What the task asks →
Extract every line from the records below that contains the word "inverters".
************
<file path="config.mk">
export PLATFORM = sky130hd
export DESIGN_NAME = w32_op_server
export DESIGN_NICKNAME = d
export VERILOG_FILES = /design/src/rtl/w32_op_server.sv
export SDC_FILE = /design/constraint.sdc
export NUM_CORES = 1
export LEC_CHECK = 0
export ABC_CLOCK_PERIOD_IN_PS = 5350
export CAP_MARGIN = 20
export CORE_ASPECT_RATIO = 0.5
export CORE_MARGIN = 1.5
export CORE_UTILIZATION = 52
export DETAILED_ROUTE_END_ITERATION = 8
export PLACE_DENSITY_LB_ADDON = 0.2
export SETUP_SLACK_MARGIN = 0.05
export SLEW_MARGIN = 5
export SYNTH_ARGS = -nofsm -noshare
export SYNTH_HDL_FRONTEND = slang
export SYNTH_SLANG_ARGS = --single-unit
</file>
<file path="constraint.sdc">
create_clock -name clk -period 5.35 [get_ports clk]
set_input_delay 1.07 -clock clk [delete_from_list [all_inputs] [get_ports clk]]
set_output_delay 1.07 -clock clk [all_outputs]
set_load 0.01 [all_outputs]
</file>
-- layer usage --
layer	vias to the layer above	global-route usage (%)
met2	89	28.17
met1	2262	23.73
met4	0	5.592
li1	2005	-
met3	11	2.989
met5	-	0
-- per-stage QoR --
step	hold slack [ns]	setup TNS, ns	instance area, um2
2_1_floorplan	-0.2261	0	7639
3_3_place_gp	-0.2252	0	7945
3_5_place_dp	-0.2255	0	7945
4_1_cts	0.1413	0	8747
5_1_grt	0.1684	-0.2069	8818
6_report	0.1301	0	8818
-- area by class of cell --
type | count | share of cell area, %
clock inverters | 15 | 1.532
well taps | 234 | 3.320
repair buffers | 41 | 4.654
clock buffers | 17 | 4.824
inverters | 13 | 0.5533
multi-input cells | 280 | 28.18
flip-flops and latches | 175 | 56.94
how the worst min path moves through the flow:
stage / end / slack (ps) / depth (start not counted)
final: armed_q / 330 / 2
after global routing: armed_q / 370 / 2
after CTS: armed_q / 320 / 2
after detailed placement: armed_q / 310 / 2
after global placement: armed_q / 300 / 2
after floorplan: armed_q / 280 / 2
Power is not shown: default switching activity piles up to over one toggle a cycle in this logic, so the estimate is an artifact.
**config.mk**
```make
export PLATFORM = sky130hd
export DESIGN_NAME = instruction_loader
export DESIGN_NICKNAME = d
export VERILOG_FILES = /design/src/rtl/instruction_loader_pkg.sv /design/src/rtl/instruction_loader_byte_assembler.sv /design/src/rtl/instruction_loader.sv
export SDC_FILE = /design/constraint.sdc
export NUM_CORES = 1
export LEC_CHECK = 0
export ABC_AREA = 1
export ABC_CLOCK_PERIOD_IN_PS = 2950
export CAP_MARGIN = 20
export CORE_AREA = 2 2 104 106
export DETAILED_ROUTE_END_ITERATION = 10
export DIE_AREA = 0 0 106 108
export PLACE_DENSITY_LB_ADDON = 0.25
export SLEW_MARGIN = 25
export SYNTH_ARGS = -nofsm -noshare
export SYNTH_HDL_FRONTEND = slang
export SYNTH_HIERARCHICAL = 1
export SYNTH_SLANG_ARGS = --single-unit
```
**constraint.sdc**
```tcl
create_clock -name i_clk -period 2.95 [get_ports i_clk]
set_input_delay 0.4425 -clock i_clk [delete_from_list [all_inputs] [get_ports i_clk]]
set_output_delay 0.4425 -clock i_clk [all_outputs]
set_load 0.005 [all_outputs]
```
************
Reply to the task →
clock inverters | 15 | 1.532
inverters | 13 | 0.5533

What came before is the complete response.